Task brief:
From the entries, filter out every line that lacks "elaborated" and copy the rest.

Saved entries:
┏━━

`src/rtl/decode_seq_stage_if.sv`:
```
// decode_seq_stage_if: fetch-to-decode handshake plus the registered ID/EX
// slot produced by decode_seq_stage.
//   in_valid/in_ready/in_instr/in_pc : fetch word handshake
//   out_*                            : ID/EX register contents
// The master modport is the surrounding pipeline and the slave modport is the
// decode stage. Parameters must match those of the decode_seq_stage instance.
interface decode_seq_stage_if #(
   parameter int DATA_W  = 16,
   parameter int REG_CNT = 8,
   parameter int PC_W    = 32
);
   localparam int AW = $clog2(REG_CNT);

   logic              in_valid;
   logic              in_ready;
   logic [15:0]       in_instr;
   logic [PC_W-1:0]   in_pc;

   logic              out_valid;
   logic [4:0]        out_opcode;
   logic [DATA_W-1:0] out_rsrc;
   logic [DATA_W-1:0] out_rdst;
   logic [AW-1:0]     out_rsrc_addr;
   logic [AW-1:0]     out_rdst_addr;
   logic [DATA_W-1:0] out_push_data;
   logic              out_push;
   logic              out_call;
   logic              out_int;
   logic              out_second;
   logic              out_flush;

   modport master (
      output in_valid, in_instr, in_pc,
      input  in_ready,
      input  out_valid, out_opcode, out_rsrc, out_rdst, out_rsrc_addr,
             out_rdst_addr, out_push_data, out_push, out_call, out_int,
             out_second, out_flush
   );

   modport slave (
      input  in_valid, in_instr, in_pc,
      output in_ready,
      output out_valid, out_opcode, out_rsrc, out_rdst, out_rsrc_addr,
             out_rdst_addr, out_push_data, out_push, out_call, out_int,
             out_second, out_flush
   );
endinterface

```
`src/rtl/decode_seq_stage.sv`:
```
// decode_seq_stage: instruction decode stage with register file, load-use
// hazard stall, and a sequencer that expands CALL and interrupt entry into
// two stack-push slots followed by a pipeline flush slot.
// Ports:
//   Clk, Rst                : clock (rising edge), asynchronous active-low reset
//   bus (slave)             : fetch handshake in, registered ID/EX slot out
//   intr_req                : level interrupt request, latched as pending
//   ex_flush                : branch-taken flush from EX, drops the accepted word
//   wb_en/wb_addr/wb_data   : register file write-back
//   ex_memread/ex_rdst      : load currently in EX, used for hazard detection
// Optional feature: define WB_BYPASS_EN to make a same-cycle write-back visible
// to the register read (write-through); otherwise the pre-write value is read.
// Instruction layout: [15:11] opcode, [10 -: AW] rsrc, [10-AW -: AW] rdst.
module decode_seq_stage #(
   parameter int         DATA_W  = 16,
   parameter int         REG_CNT = 8,
   parameter int         PC_W    = 32,
   parameter logic [4:0] CALL_OP = 5'b11010,
   localparam int        AW      = $clog2(REG_CNT)
) (
   input  logic              Clk,
   input  logic              Rst,
   decode_seq_stage_if.slave bus,
   input  logic              intr_req,
   input  logic              ex_flush,
   input  logic              wb_en,
   input  logic [AW-1:0]     wb_addr,
   input  logic [DATA_W-1:0] wb_data,
   input  logic              ex_memread,
   input  logic [AW-1:0]     ex_rdst
);

   typedef enum logic [2:0] {S_IDLE, S_CALL2, S_INT1, S_INT2, S_FLUSH} state_t;

   state_t            state_q, state_d;
   logic              pending_q, pending_d;
   logic [PC_W-1:0]   pc_save_q, pc_save_d;
   logic [DATA_W-1:0] regs_q [REG_CNT];
   logic [DATA_W-1:0] regs_d [REG_CNT];

   logic              valid_q, valid_d;
   logic [4:0]        opcode_q, opcode_d;
   logic [DATA_W-1:0] rsrc_q, rsrc_d;
   logic [DATA_W-1:0] rdst_q, rdst_d;
   logic [AW-1:0]     rsrc_addr_q, rsrc_addr_d;
   logic [AW-1:0]     rdst_addr_q, rdst_addr_d;
   logic [DATA_W-1:0] push_data_q, push_data_d;
   logic              push_q, push_d;
   logic              call_q, call_d;
   logic              intr_q, intr_d;
   logic              second_q, second_d;
   logic              flush_q, flush_d;

   logic [4:0]        opcode;
   logic [AW-1:0]     rsrc_addr, rdst_addr;
   logic [DATA_W-1:0] rsrc_val, rdst_val;
   logic              hazard, in_ready, accept;
   logic              unused_instr_bits;

   assign opcode            = bus.in_instr[15:11];
   assign rsrc_addr         = bus.in_instr[10 -: AW];
   assign rdst_addr         = bus.in_instr[10-AW -: AW];
   assign unused_instr_bits = ^bus.in_instr[10-2*AW:0];

   assign hazard   = ex_memread && ((ex_rdst == rsrc_addr) || (ex_rdst == rdst_addr));
   // Reset is folded in so the stage never advertises readiness while held in reset.
   assign in_ready = Rst && (state_q == S_IDLE) && !pending_q && !hazard;
   assign accept   = bus.in_valid && in_ready;

   always_comb begin
      rsrc_val = regs_q[rsrc_addr];
      rdst_val = regs_q[rdst_addr];
`ifdef WB_BYPASS_EN
      if (wb_en && (wb_addr == rsrc_addr)) rsrc_val = wb_data;
      if (wb_en && (wb_addr == rdst_addr)) rdst_val = wb_data;
`endif
   end

   always_comb begin
      regs_d = regs_q;
      if (wb_en) regs_d[wb_addr] = wb_data;
   end

   always_comb begin
      state_d     = state_q;
      pending_d   = pending_q | intr_req;
      pc_save_d   = pc_save_q;
      valid_d     = 1'b0;
      opcode_d    = '0;
      rsrc_d      = '0;
      rdst_d      = '0;
      rsrc_addr_d = '0;
      rdst_addr_d = '0;
      push_data_d = '0;
      push_d      = 1'b0;
      call_d      = 1'b0;
      intr_d      = 1'b0;
      second_d    = 1'b0;
      flush_d     = 1'b0;
      unique case (state_q)
         S_IDLE: begin
            if (pending_q && !hazard) begin
               // Interrupt entry: the presented word stays unaccepted and its
               // PC becomes the return address pushed by INT1/INT2.
               state_d   = S_INT1;
               pending_d = 1'b0;
               pc_save_d = bus.in_pc;
            end else if (accept && !ex_flush) begin
               valid_d     = 1'b1;
               opcode_d    = opcode;
               rsrc_d      = rsrc_val;
               rdst_d      = rdst_val;
               rsrc_addr_d = rsrc_addr;
               rdst_addr_d = rdst_addr;
               if (opcode == CALL_OP) begin
                  call_d      = 1'b1;
                  push_d      = 1'b1;
                  push_data_d = bus.in_pc[DATA_W-1:0];
                  pc_save_d   = bus.in_pc;
                  state_d     = S_CALL2;
               end
            end
         end
         S_CALL2: begin
            push_d      = 1'b1;
            second_d    = 1'b1;
            push_data_d = pc_save_q[DATA_W +: DATA_W];
            state_d     = S_FLUSH;
         end
         S_INT1: begin
            intr_d      = 1'b1;
            push_d      = 1'b1;
            push_data_d = pc_save_q[DATA_W-1:0];
            state_d     = S_INT2;
         end
         S_INT2: begin
            intr_d      = 1'b1;
            push_d      = 1'b1;
            second_d    = 1'b1;
            push_data_d = pc_save_q[DATA_W +: DATA_W];
            state_d     = S_FLUSH;
         end
         S_FLUSH: begin
            flush_d = 1'b1;
            state_d = S_IDLE;
         end
         default: state_d = S_IDLE;
      endcase
   end

   always_ff @(posedge Clk or negedge Rst) begin
      if (!Rst) begin
         state_q     <= S_IDLE;
         pending_q   <= 1'b0;
         pc_save_q   <= '0;
         regs_q      <= '{default: '0};
         valid_q     <= 1'b0;
         opcode_q    <= '0;
         rsrc_q      <= '0;
         rdst_q      <= '0;
         rsrc_addr_q <= '0;
         rdst_addr_q <= '0;
         push_data_q <= '0;
         push_q      <= 1'b0;
         call_q      <= 1'b0;
         intr_q      <= 1'b0;
         second_q    <= 1'b0;
         flush_q     <= 1'b0;
      end else begin
         state_q     <= state_d;
         pending_q   <= pending_d;
         pc_save_q   <= pc_save_d;
         regs_q      <= regs_d;
         valid_q     <= valid_d;
         opcode_q    <= opcode_d;
         rsrc_q      <= rsrc_d;
         rdst_q      <= rdst_d;
         rsrc_addr_q <= rsrc_addr_d;
         rdst_addr_q <= rdst_addr_d;
         push_data_q <= push_data_d;
         push_q      <= push_d;
         call_q      <= call_d;
         intr_q      <= intr_d;
         second_q    <= second_d;
         flush_q     <= flush_d;
      end
   end

   assign bus.in_ready      = in_ready;
   assign bus.out_valid     = valid_q;
   assign bus.out_opcode    = opcode_q;
   assign bus.out_rsrc      = rsrc_q;
   assign bus.out_rdst      = rdst_q;
   assign bus.out_rsrc_addr = rsrc_addr_q;
   assign bus.out_rdst_addr = rdst_addr_q;
   assign bus.out_push_data = push_data_q;
   assign bus.out_push      = push_q;
   assign bus.out_call      = call_q;
   assign bus.out_int       = intr_q;
   assign bus.out_second    = second_q;
   assign bus.out_flush     = flush_q;

endmodule
```
`src/flat_wrapper.sv`:
```
// flat-port wrapper written by rule: the top's interface ports become plain ports
module decode_seq_stage_flat 
#(
   parameter int         DATA_W  = 16,
   parameter int         REG_CNT = 8,
   parameter int         PC_W    = 32,
   parameter logic [4:0] CALL_OP = 5'b11010,
   localparam int        AW      = $clog2(REG_CNT)
)
  (Clk, Rst, intr_req, ex_flush, wb_en, wb_addr, wb_data, ex_memread, ex_rdst, bus_in_valid, bus_in_instr, bus_in_pc, bus_in_ready, bus_out_valid, bus_out_opcode, bus_out_rsrc, bus_out_rdst, bus_out_rsrc_addr, bus_out_rdst_addr, bus_out_push_data, bus_out_push, bus_out_call, bus_out_int, bus_out_second, bus_out_flush);
  decode_seq_stage_if #(.DATA_W(DATA_W), .REG_CNT(REG_CNT), .PC_W(PC_W)) bus_i ();
  input  logic Clk;
  input  logic Rst;
  input  logic intr_req;
  input  logic ex_flush;
  input  logic wb_en;
  input  logic [AW-1:0] wb_addr;
  input  logic [DATA_W-1:0] wb_data;
  input  logic ex_memread;
  input  logic [AW-1:0] ex_rdst;
  input wire logic [$bits(bus_i.in_valid)-1:0] bus_in_valid;
  input wire logic [$bits(bus_i.in_instr)-1:0] bus_in_instr;
  input wire logic [$bits(bus_i.in_pc)-1:0] bus_in_pc;
  output wire logic [$bits(bus_i.in_ready)-1:0] bus_in_ready;
  output wire logic [$bits(bus_i.out_valid)-1:0] bus_out_valid;
  output wire logic [$bits(bus_i.out_opcode)-1:0] bus_out_opcode;
  output wire logic [$bits(bus_i.out_rsrc)-1:0] bus_out_rsrc;
  output wire logic [$bits(bus_i.out_rdst)-1:0] bus_out_rdst;
  output wire logic [$bits(bus_i.out_rsrc_addr)-1:0] bus_out_rsrc_addr;
  output wire logic [$bits(bus_i.out_rdst_addr)-1:0] bus_out_rdst_addr;
  output wire logic [$bits(bus_i.out_push_data)-1:0] bus_out_push_data;
  output wire logic [$bits(bus_i.out_push)-1:0] bus_out_push;
  output wire logic [$bits(bus_i.out_call)-1:0] bus_out_call;
  output wire logic [$bits(bus_i.out_int)-1:0] bus_out_int;
  output wire logic [$bits(bus_i.out_second)-1:0] bus_out_second;
  output wire logic [$bits(bus_i.out_flush)-1:0] bus_out_flush;
  assign bus_i.in_valid = bus_in_valid;
  assign bus_i.in_instr = bus_in_instr;
  assign bus_i.in_pc = bus_in_pc;
  assign bus_in_ready = bus_i.in_ready;
  assign bus_out_valid = bus_i.out_valid;
  assign bus_out_opcode = bus_i.out_opcode;
  assign bus_out_rsrc = bus_i.out_rsrc;
  assign bus_out_rdst = bus_i.out_rdst;
  assign bus_out_rsrc_addr = bus_i.out_rsrc_addr;
  assign bus_out_rdst_addr = bus_i.out_rdst_addr;
  assign bus_out_push_data = bus_i.out_push_data;
  assign bus_out_push = bus_i.out_push;
  assign bus_out_call = bus_i.out_call;
  assign bus_out_int = bus_i.out_int;
  assign bus_out_second = bus_i.out_second;
  assign bus_out_flush = bus_i.out_flush;
  decode_seq_stage #(.DATA_W(DATA_W), .REG_CNT(REG_CNT), .PC_W(PC_W), .CALL_OP(CALL_OP)) u_core (.Clk(Clk), .Rst(Rst), .bus(bus_i), .intr_req(intr_req), .ex_flush(ex_flush), .wb_en(wb_en), .wb_addr(wb_addr), .wb_data(wb_data), .ex_memread(ex_memread), .ex_rdst(ex_rdst));
endmodule
```
`config.mk`:
```
export PLATFORM = sky130hd
export DESIGN_NAME = decode_seq_stage_flat
export DESIGN_NICKNAME = d
export VERILOG_FILES = /design/src/rtl/decode_seq_stage_if.sv /design/src/rtl/decode_seq_stage.sv /design/src/flat_wrapper.sv
export SDC_FILE = /design/constraint.sdc
export NUM_CORES = 1
export LEC_CHECK = 0
export BUFFER_PORTS_ARGS = -buffer_cell sky130_fd_sc_hd__buf_2
export CAP_MARGIN = 20
export CORE_UTILIZATION = 46
export CTS_CLUSTER_DIAMETER = 80
export DETAILED_ROUTE_END_ITERATION = 6
export PLACE_DENSITY = 0.69
export SKIP_CTS_REPAIR_TIMING = 1
export SYNTH_ARGS = -nofsm -noshare
export SYNTH_HDL_FRONTEND = slang
export SYNTH_SLANG_ARGS = --single-unit
```
`constraint.sdc`:
```
create_clock -name Clk -period 1.71 [get_ports Clk]
set_input_delay 0.171 -clock Clk [delete_from_list [all_inputs] [get_ports Clk]]
set_output_delay 0.171 -clock Clk [all_outputs]
set_load 0.02 [all_outputs]
```
**After elaboration in Yosys (flattened, before gate mapping)**

Index checks and enable logic that the tools add are counted.

- Eq/ne operators: 9
- $lt $le $gt $ge: 4
- Mux-type cells: 48
- Reductions and logical operators: 20
- Bitwise logic cells: 4

Operator list:

| kind | number |
|---|---|
| 16-bit 2-to-1 mux | 14 |
| 128-bit bitwise mux | 1 |
| 16-bit binary-select mux with 3-bit select | 2 |
| 32-bit 2-to-1 mux | 3 |
| 16-bit demux with 3-bit select | 1 |
| 16-bit one-hot mux with 3 select lines | 1 |
| 3-bit 2-to-1 mux | 9 |
| 5-bit 2-to-1 mux | 3 |
| 4-bit >= comparator, second input constant | 3 |
| 1-bit 2-to-1 mux | 12 |
| 3-bit NOT with 4-bit output | 3 |
| 3-bit one-hot mux with 3 select lines | 1 |
| 1-bit logical AND | 8 |
| 3-bit by 2-bit equality test with 1-bit output, second input constant | 2 |
| 3-bit equality test | 2 |
| 3-bit inequality test, second input constant | 2 |
| 5-bit equality test, second input constant | 1 |
| 4-bit by 1-bit less-than comparator with 1-bit output, second input constant | 1 |
| 2-bit nonzero test | 2 |
| 2-bit OR reduction | 2 |
| 3-bit by 1-bit equality test with 1-bit output, second input constant | 1 |
| 3-bit equality test, second input constant | 1 |
| 1-bit logical NOT | 3 |
| 3-bit logical NOT | 1 |
| 6 further kinds | 6 |

- Input bits: 77
- Flip-flop bits (word level): 229
- Word-level logic and storage cells: 108
- Output and inout port bits: 66

**Depth between registers and ports, before layout**

- Depth after elaboration: 10
- Mapped depth: 6
- Depth with buffers taken out: 4

**Least setup slack after synthesis**

OpenSTA, ideal clock, no wires.

- Path kind: register to register
- From: register u_core.state_q[2]
- To: register u_core.pc_save_q[10]
- Arrival: 1.491 ns
- Clock period less this slack: 1.616 ns
- Slack: 0.094 ns
- Buffers on the path: 2
- Cell stages (with the launch flop): 6
- Library setup time: 0.125 ns
- Data required time: 1.585 ns
- Cells stage by stage: dfrtp_1 -> buf_2 -> nor3_1 -> o2111ai_2 -> buf_6 -> mux2_4

- Cells in the longest elaborated chain, start to end: 8

RTL lines:

| element | line | text |
|---|---|---|
| start, declared | decode_seq_stage.sv:35 | `state_t state_q, state_d;` |
| start signal, assigned | decode_seq_stage.sv:170 | `state_q <= state_d;` |
| 3-bit logical NOT (*) | decode_seq_stage.sv:67, decode_seq_stage.sv:100 |  |
| 1-bit logical AND (3 in a row) | decode_seq_stage.sv:67 | `assign in_ready = Rst && (state_q == S_IDLE) && !pending_q && !hazard;` |
| 1-bit logical AND | decode_seq_stage.sv:68 | `assign accept = bus.in_valid && in_ready;` |
| 1-bit logical AND | decode_seq_stage.sv:108 | `end else if (accept && !ex_flush) begin` |
| 2-bit nonzero test (no line) | -- |  |
| 3-bit AND reduction (no line) (*) | -- |  |
| end signal, assigned | decode_seq_stage.sv:172 | `pc_save_q <= pc_save_d;` |
| end, declared | decode_seq_stage.sv:37 | `logic [PC_W-1:0] pc_save_q, pc_save_d;` |

Mark *: on every way between the ends. The rest lies on a longest branch, timed or not.
A chain may end at the register's enable or synchronous reset.

**Final worst setup path**

- From: register u_core.pending_q
- To: output bus_in_ready

- Cells in the longest elaborated chain, start to end: 3

RTL lines:

| element | line | text |
|---|---|---|
| start, declared | decode_seq_stage.sv:36 | `logic pending_q, pending_d;` |
| start signal, assigned | decode_seq_stage.sv:171 | `pending_q <= pending_d;` |
| 1-bit logical NOT | decode_seq_stage.sv:67 |  |
| 1-bit logical AND (2 in a row) | decode_seq_stage.sv:67 |  |
| end, declared | flat_wrapper.sv:24 | `output wire logic [$bits(bus_i.in_ready)-1:0] bus_in_ready;` |

Every way passes these cells.

==> impl_metrics.tcl <==
set metrics [dict create \
    status "finished, violations left" \
    violations "hold timing, setup timing" \
    critPathTopFamily "simple AND/OR/NAND/NOR gates" \
    tritoncts "yes" \
    cts-htree-levels 1 \
    routed_via_density 5.59 \
    cts_made_buffers 25 \
    layout.nets 987 \
    drt_iter0_markers 378 \
    hold_viol_final 3 \
    tightest_slew_ps 875 \
    path_depth 5 \
    path_clk_slew_ps 60 \
    cp_data_required_time_ps 1540 \
    hold_path_class "in -> reg" \
    ant_nets 0 \
    synth-seq-cells 229 \
    p_int_w 0.0126 \
    mostFrequentLayoutCells "228 x dfrtp_1, 135 x buf_2, 122 x mux2_2, 81 x nand2_1, 64 x mux4_2" \
    gp_congestion 0.778 \
    rsz0062_at_grt "yes" \
    hpwl_mm 14.3 \
    p_comb_share_pct 26.5 \
    worstSetupEndpointType "output port" \
    ys_seq_area_share_pct 54.7 \
    grt_first_pass_wirelength_mm 37.7 \
    max_slew_margin_pct 41.7 \
    clock-sinks 229 \
    syn_area_um2 10500 \
    die_h_um 153 \
    clock_skew_ps 8.25 \
    place_inst 1119 \
    power_w 0.0174 \
    finalSetupViolations 20 \
    grt_usage_pct 20.7 \
    critPathMaxFanout 3 \
    slew_viol_final 0 \
    syn_nets 789 \
    port_buffers 137 \
    syn_to_final_growth_pct 25.8 \
    crit_slowest_cell "dfrtp_1" \
    fin_crit_sh_pct 111 \
    p_leak_nw 5.98 \
    fillers 1686 \
    p_sw_share_pct 27.8 \
    synthTopCellsByArea "dfrtp_1 55%, mux4_2 14%, mux2_2 13%" \
    min_path_cells 2 \
    antenna_found_initial 2 \
    cts_root_buffer "clkbuf_16" \
    drc 0 \
    irDropWorstVdd_mv 0.765 \
    worstPathArrival_ps 1740 \
    synth_warnings 0 \
    fmax_mhz 525 \
    hold_ws_ps -11.0 \
    syn_avg_cell_area_um2 14.7 \
    grt_pass1_vias 6697 \
    stdcell_count 1209 \
    path_buf_inv 2 \
    cts.path.max_buffers 3 \
    drive_gt1_share_pct 51.7 \
    finish.utilization_pct 59.6 \
    synth_top_area_share_pct 54.7 \
    drt_wl_total_mm 24.8 \
    p_sw_w 0.00484 \
    yosysTopAreaCell "dfrtp_1" \
    pwr-share-seq_pct 43.5 \
    crit_chain "nand2b_4 > nor4_4 > nand3_2 > inv_2 > buf_6" \
    vias 6756 \
    floorplan.rows 54 \
    grt-ovfl-total 0 \
    power_density_nw_per_um2 1320 \
    grt_max_degree 159 \
    pre_cts_ws_ps 7.62 \
    die_w_um 153 \
    dieArea_um2 23400 \
    finalWorstSetupSlack_ps -196 \
    power_frac_clock_pct 30.0 \
    drtPass1Iterations 5 \
    clock_latency_ps 510 \
    layout_min_cycle_time_ps 1910 \
    start_util_pct 47.4 \
    netlist_instances 712 \
    timing.critical_path.slowest_cell_delay_ps 380 \
    design.core.area_um2 22100 \
    crit_path_start_kind "register" \
    reg2reg_depth 7 \
    maxCapViolations 0 \
    boundaryPins 143 \
    synthDistinctLibCells 36 \
    routedWlPerCell_um 20.5 \
    critical_path_class "reg -> out" \
    mostFrequentLayoutCell "dfrtp_1" \
]
==> through the flow <==
step / TNS [ps] / instance area, µm²
2_1_floorplan: 0 / 10500
3_3_place_gp: 0 / 11700
3_5_place_dp: 0 / 11700
4_1_cts: -320 / 12500
5_1_grt: -3060 / 13200
6_report: -459 / 13200
==> metal layers <==
layer	vias to the layer above	share of wire [%]	GRT usage [%]	wire length, µm
li1	3007	-	-	-
met1	3510	44	29.4	10900
met2	201	49	33.4	12100
met3	36	5.4	3.26	1340
met4	2	1.7	5.24	422
met5	-	0.065	0	16
==> area by class of cell <==
cell class | count | area (µm²) | share of cell area, %
Sequential cell | 229 | 5730 | 43.5
Multi-Input combinational cell | 422 | 4610 | 35.0
Timing Repair Buffer | 218 | 1610 | 12.2
Clock buffer | 37 | 741 | 5.62
Tap cell | 280 | 350 | 2.66
Clock inverter | 8 | 67.6 | 0.513
Inverter | 14 | 52.6 | 0.399
Antenna cell | 1 | 2.50 | 0.0190
==> kinds of logic after synthesis <==
logic type | count (synthesis) | synth area share (%)
flops | 229 | 54.7
buf+inv | 61 | 3.01
simple gates | 124 | 5.95
compound gates | 68 | 3.78
mux | 224 | 32.0
xor+xnor | 6 | 0.502
==> sequential cells by signal, indices dropped and copies added (netlist names) <==
register and count:
u_core.bus.out_rdst 16, u_core.bus.out_rsrc_addr 3, u_core.bus.out_call 1, u_core.bus.out_rsrc 16, u_core.bus.out_rdst_addr 3, u_core.bus.out_flush 1, u_core.bus.out_opcode 5, u_core.pending_q 1
u_core.state_q 3, u_core.bus.out_valid 1, u_core.pc_save_q 32, u_core.bus.out_push 1, u_core.regs_q 128, u_core.bus.out_push_data 16, u_core.bus.out_second 1, u_core.bus.out_int 1
==> Yosys cell counts <==
cell         n
dfrtp_1    229
mux2_2     122
nand2_1     81
mux4_2      64
a21oi_1     33
mux2_4      30
buf_2       21
a22oi_1     16
o21ai_0     16
clkbuf_1    14
nor2_1      13
inv_1       12
buf_4        8
mux2_1       8
nand4b_1     6
xnor2_1      6
buf_6        4
nor2b_1      4
nor3_2       3
clkinv_1     2
nand2b_1     2
nand4_2      2
nor3_1       2
nor3b_4      2
a31oi_1      1
a41oi_1      1
and2_1       1
and4_1       1
nand2b_4     1
nand3_1      1
nand4_1      1
nor3b_2      1
nor4_1       1
nor4_2       1
o2111ai_2    1
or2_2        1
==> power groups by stage <==
stage                     Sequential (W)  Combinational [W]  Clock (W)
after CTS                        0.00754            0.00443    0.00533
after global placement           0.00755            0.00430          0
final                            0.00758            0.00462    0.00523
after global routing             0.00773            0.00494    0.00556
after detailed placement         0.00762            0.00442          0
after floorplan                  0.00762            0.00314          0
===== src/rtl/proc_control_pkg.sv =====
// Shared constants for the 9-bit bus processor control unit.
// Latency: n/a (types and constants only).
// Backpressure: n/a.
package proc_control_pkg;

   localparam int DATA_W = 9;
   localparam int OP_W   = 3;

   // Instruction field positions within IR
   localparam int OP_MSB = 8;
   localparam int RX_LSB = 3;
   localparam int RY_LSB = 0;

   typedef enum logic [1:0] {
      T0 = 2'b00,
      T1 = 2'b01,
      T2 = 2'b10,
      T3 = 2'b11
   } state_t;

   localparam logic [OP_W-1:0] OP_MV  = 3'b000;
   localparam logic [OP_W-1:0] OP_MVI = 3'b001;
   localparam logic [OP_W-1:0] OP_ADD = 3'b010;
   localparam logic [OP_W-1:0] OP_SUB = 3'b011;

   function automatic logic [OP_W-1:0] ir_op(input logic [DATA_W-1:0] ir);
      return ir[OP_MSB -: OP_W];
   endfunction

   function automatic logic [2:0] ir_rx(input logic [DATA_W-1:0] ir);
      return ir[RX_LSB +: 3];
   endfunction

   function automatic logic [2:0] ir_ry(input logic [DATA_W-1:0] ir);
      return ir[RY_LSB +: 3];
   endfunction

endpackage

┗━━

Task output:
- Cells in the longest elaborated chain, start to end: 8
- Cells in the longest elaborated chain, start to end: 3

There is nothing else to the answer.